Return exactly the lines of the records below, starting at the line that contains "clkbuf_4 | 4 | 37 |" and ending at the line that contains "nor2_2 | 26 | 62 |", with both of those lines kept.

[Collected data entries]
*** Begin section ***

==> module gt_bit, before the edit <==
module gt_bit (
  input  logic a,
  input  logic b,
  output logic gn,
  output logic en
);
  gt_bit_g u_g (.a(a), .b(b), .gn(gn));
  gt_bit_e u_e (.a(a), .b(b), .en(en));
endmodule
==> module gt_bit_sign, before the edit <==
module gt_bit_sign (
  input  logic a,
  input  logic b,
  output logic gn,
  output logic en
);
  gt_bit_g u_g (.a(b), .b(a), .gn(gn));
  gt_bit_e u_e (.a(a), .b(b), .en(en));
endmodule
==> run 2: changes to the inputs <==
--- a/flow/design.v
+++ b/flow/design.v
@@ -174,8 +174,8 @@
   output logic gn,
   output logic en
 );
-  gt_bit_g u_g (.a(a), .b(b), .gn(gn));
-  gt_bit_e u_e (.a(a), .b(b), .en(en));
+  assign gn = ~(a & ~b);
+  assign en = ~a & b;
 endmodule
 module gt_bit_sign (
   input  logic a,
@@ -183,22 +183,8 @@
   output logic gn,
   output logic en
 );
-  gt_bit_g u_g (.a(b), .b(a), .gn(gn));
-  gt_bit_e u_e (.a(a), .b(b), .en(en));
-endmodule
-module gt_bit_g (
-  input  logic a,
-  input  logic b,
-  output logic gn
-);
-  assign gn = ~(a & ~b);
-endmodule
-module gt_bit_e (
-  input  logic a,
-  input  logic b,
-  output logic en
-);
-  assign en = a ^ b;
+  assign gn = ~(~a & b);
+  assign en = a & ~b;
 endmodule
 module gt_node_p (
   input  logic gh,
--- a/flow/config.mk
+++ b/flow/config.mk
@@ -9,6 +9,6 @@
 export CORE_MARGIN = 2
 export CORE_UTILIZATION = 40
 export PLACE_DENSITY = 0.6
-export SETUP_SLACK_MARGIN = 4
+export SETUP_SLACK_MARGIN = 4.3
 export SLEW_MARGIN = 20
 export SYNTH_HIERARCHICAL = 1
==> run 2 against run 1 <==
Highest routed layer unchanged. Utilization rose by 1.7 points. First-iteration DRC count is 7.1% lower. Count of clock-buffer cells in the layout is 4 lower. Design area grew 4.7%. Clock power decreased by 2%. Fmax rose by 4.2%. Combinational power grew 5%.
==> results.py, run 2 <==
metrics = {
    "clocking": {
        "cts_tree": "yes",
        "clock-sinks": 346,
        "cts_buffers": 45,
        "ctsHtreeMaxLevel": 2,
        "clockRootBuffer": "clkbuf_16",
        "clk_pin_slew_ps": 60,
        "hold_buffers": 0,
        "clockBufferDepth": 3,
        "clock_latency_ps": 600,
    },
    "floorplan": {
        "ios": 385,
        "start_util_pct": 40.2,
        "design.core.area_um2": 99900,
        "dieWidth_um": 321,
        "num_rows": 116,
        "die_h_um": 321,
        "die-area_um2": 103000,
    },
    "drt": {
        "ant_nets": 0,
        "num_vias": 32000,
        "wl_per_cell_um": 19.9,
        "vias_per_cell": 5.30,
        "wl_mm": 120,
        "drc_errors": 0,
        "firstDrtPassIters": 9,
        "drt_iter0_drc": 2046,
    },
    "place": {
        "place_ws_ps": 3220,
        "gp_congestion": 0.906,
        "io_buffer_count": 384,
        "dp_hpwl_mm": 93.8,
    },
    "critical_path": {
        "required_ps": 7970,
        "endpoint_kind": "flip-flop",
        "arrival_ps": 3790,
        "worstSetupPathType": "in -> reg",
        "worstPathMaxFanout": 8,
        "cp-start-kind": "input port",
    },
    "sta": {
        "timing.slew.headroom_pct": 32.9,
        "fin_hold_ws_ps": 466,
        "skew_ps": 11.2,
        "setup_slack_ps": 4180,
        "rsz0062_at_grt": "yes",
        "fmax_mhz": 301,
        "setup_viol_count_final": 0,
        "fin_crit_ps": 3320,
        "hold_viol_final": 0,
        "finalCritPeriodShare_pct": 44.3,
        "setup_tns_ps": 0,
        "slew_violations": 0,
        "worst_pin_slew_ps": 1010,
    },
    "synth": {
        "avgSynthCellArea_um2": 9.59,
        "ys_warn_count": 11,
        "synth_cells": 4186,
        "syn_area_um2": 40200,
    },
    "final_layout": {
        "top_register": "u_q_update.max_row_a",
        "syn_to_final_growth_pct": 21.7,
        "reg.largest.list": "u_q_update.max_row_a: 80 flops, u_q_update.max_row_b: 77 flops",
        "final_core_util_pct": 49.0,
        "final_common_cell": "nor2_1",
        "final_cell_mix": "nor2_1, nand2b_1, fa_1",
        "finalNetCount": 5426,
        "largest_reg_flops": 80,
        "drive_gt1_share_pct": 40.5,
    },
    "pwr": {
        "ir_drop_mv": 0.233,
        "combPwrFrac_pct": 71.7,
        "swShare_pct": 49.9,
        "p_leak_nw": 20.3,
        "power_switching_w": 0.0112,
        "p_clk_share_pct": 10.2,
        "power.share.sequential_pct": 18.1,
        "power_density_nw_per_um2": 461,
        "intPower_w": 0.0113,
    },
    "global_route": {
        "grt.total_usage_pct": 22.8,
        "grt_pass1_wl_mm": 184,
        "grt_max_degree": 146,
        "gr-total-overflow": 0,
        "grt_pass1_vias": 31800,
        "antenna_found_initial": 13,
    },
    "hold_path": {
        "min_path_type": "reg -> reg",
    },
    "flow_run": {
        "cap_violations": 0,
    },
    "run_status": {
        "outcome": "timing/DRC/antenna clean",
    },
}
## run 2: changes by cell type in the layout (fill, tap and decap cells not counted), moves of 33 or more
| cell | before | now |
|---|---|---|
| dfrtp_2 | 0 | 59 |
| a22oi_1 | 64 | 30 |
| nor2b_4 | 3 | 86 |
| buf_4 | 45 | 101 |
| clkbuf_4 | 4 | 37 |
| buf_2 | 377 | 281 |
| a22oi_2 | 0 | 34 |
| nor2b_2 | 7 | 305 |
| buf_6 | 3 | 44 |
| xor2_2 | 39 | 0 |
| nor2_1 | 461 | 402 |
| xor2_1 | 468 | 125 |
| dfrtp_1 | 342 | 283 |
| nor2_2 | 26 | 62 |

*** End section ***
*** Begin section ***

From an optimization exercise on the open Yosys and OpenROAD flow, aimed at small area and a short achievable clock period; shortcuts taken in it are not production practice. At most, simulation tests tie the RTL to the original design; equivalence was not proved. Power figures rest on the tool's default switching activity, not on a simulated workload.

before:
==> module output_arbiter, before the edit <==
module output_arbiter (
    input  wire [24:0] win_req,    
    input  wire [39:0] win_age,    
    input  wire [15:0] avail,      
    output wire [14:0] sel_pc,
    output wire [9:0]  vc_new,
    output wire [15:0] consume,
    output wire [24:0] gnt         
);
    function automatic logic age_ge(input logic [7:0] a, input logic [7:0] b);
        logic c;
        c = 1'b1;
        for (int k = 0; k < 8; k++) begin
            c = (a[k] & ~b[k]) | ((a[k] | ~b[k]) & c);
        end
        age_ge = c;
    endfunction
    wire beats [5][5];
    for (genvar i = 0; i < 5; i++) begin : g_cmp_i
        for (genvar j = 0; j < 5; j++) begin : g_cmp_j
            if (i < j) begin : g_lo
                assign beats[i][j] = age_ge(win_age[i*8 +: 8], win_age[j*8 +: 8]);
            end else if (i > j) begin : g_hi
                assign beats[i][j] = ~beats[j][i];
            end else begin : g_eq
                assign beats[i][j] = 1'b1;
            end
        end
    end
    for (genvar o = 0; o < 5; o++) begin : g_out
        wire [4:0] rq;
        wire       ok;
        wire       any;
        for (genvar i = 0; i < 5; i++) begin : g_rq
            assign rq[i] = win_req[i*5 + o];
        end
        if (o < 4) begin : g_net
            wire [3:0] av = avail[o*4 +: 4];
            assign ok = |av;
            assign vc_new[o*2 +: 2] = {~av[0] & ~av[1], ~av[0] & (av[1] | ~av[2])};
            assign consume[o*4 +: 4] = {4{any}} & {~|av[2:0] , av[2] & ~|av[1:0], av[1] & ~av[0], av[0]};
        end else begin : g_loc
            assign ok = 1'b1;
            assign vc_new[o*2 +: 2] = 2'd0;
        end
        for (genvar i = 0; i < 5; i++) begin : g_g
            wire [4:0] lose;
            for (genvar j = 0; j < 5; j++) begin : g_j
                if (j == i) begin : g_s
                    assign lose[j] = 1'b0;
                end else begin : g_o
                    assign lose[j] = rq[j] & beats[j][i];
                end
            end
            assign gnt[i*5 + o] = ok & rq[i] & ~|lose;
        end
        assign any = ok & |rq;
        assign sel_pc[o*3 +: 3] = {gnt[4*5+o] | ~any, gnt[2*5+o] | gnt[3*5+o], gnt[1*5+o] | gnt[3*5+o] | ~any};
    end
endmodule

*** End section ***
*** Begin section ***

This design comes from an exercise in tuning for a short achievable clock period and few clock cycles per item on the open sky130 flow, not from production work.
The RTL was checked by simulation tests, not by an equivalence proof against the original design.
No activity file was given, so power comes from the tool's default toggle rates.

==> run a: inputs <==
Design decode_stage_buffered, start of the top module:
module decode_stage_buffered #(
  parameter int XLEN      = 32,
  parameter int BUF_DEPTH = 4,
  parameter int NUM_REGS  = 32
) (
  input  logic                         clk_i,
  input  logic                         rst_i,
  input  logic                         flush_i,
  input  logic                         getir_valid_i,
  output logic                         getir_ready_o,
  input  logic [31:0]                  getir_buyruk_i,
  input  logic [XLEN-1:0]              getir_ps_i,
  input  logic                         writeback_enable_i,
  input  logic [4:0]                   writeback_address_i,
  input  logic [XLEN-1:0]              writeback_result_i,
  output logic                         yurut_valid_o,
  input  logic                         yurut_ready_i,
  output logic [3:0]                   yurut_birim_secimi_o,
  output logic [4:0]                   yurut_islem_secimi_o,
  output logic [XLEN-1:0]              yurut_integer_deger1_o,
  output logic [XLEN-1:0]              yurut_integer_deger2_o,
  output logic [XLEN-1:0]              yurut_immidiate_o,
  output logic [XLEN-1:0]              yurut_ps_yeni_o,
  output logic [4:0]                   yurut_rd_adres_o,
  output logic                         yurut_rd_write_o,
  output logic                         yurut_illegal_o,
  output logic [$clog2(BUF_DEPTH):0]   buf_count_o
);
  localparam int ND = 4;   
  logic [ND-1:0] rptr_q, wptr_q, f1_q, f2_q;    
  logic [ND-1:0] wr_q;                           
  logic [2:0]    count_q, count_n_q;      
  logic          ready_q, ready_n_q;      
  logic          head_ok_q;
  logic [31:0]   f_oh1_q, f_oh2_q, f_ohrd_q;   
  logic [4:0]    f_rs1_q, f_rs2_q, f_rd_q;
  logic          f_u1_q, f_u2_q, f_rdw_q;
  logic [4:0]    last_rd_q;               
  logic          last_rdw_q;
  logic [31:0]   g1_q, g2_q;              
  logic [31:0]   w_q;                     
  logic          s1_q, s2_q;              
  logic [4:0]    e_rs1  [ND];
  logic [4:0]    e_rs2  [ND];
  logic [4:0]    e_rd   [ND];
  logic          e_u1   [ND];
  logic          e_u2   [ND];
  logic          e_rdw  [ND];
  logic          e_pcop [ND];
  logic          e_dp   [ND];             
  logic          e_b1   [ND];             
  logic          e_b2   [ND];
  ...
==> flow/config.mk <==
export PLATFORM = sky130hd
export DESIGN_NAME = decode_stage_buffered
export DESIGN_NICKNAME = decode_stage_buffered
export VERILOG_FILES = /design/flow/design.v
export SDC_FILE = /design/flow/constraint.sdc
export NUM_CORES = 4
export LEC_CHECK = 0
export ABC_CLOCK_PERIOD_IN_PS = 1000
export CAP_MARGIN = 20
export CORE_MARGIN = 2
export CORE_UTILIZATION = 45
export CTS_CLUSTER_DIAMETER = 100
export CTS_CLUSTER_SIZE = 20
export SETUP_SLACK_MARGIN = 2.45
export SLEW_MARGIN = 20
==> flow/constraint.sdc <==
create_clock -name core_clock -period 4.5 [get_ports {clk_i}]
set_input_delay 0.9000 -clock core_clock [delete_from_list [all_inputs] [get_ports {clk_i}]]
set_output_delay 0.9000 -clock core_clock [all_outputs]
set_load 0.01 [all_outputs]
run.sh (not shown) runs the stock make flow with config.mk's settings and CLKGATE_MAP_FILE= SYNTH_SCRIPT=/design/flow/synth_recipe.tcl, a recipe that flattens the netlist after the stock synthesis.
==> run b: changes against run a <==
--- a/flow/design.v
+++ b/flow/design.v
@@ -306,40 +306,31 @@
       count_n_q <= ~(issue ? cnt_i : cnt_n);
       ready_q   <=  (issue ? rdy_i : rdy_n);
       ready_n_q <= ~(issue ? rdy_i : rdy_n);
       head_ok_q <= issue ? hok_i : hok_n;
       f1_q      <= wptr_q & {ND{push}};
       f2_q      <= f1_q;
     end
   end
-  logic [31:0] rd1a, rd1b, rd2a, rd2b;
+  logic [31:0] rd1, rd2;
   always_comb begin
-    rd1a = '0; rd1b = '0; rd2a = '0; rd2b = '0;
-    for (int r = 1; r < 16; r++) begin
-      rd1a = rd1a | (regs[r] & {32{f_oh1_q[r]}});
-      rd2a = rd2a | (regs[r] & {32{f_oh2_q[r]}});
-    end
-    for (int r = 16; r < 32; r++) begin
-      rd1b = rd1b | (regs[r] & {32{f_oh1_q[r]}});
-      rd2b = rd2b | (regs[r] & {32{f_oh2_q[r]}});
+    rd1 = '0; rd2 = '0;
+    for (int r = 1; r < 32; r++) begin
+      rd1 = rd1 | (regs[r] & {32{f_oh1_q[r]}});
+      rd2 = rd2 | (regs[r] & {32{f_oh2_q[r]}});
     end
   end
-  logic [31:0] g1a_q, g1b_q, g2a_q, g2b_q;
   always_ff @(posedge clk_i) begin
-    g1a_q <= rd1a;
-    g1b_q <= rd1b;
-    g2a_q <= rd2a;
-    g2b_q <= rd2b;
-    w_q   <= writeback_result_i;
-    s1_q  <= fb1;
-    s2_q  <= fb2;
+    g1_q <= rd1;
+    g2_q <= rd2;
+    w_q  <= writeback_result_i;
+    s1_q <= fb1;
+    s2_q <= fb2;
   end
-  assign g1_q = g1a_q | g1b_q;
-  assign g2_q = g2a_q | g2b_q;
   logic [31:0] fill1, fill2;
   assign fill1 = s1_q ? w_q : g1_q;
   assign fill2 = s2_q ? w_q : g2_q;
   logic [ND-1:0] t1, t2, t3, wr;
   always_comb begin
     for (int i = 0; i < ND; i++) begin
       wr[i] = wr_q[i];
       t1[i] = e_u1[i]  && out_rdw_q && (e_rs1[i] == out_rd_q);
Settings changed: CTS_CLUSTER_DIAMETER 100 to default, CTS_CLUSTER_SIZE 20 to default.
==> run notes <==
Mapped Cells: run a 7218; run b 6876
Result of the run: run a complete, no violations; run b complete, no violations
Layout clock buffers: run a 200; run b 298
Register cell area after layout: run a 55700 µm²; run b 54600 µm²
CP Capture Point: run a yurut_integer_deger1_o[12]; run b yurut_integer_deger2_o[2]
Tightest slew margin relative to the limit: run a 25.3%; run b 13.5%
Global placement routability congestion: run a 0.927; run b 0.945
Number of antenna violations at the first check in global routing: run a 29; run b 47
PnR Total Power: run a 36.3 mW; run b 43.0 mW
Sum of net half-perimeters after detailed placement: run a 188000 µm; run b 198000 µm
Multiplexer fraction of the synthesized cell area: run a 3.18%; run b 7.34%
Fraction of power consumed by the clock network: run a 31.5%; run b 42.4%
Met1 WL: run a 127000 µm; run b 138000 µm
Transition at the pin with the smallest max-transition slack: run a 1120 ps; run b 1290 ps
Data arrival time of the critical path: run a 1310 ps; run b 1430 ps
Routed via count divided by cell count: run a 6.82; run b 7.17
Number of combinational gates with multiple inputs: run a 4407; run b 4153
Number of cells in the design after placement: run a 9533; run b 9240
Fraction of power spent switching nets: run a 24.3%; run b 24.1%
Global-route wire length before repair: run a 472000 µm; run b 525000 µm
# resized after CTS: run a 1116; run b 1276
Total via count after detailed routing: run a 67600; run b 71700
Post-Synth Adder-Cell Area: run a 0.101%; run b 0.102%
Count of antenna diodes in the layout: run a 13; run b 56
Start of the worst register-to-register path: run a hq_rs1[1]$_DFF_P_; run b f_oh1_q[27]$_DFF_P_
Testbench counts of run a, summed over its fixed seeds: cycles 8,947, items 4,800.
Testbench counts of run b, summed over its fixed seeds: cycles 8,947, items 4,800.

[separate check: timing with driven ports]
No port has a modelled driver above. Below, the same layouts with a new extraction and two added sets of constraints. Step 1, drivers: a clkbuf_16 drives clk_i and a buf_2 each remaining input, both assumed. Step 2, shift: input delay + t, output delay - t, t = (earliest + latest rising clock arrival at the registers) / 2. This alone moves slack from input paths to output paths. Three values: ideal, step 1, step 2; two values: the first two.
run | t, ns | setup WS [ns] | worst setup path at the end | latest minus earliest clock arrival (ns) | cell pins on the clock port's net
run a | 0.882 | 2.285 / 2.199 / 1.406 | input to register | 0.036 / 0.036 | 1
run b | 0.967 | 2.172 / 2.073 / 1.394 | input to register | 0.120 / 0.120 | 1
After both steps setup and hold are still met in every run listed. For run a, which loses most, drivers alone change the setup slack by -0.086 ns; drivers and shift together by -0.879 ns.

*** End section ***

> [Result of the task]
| clkbuf_4 | 4 | 37 |
| buf_2 | 377 | 281 |
| a22oi_2 | 0 | 34 |
| nor2b_2 | 7 | 305 |
| buf_6 | 3 | 44 |
| xor2_2 | 39 | 0 |
| nor2_1 | 461 | 402 |
| xor2_1 | 468 | 125 |
| dfrtp_1 | 342 | 283 |
| nor2_2 | 26 | 62 |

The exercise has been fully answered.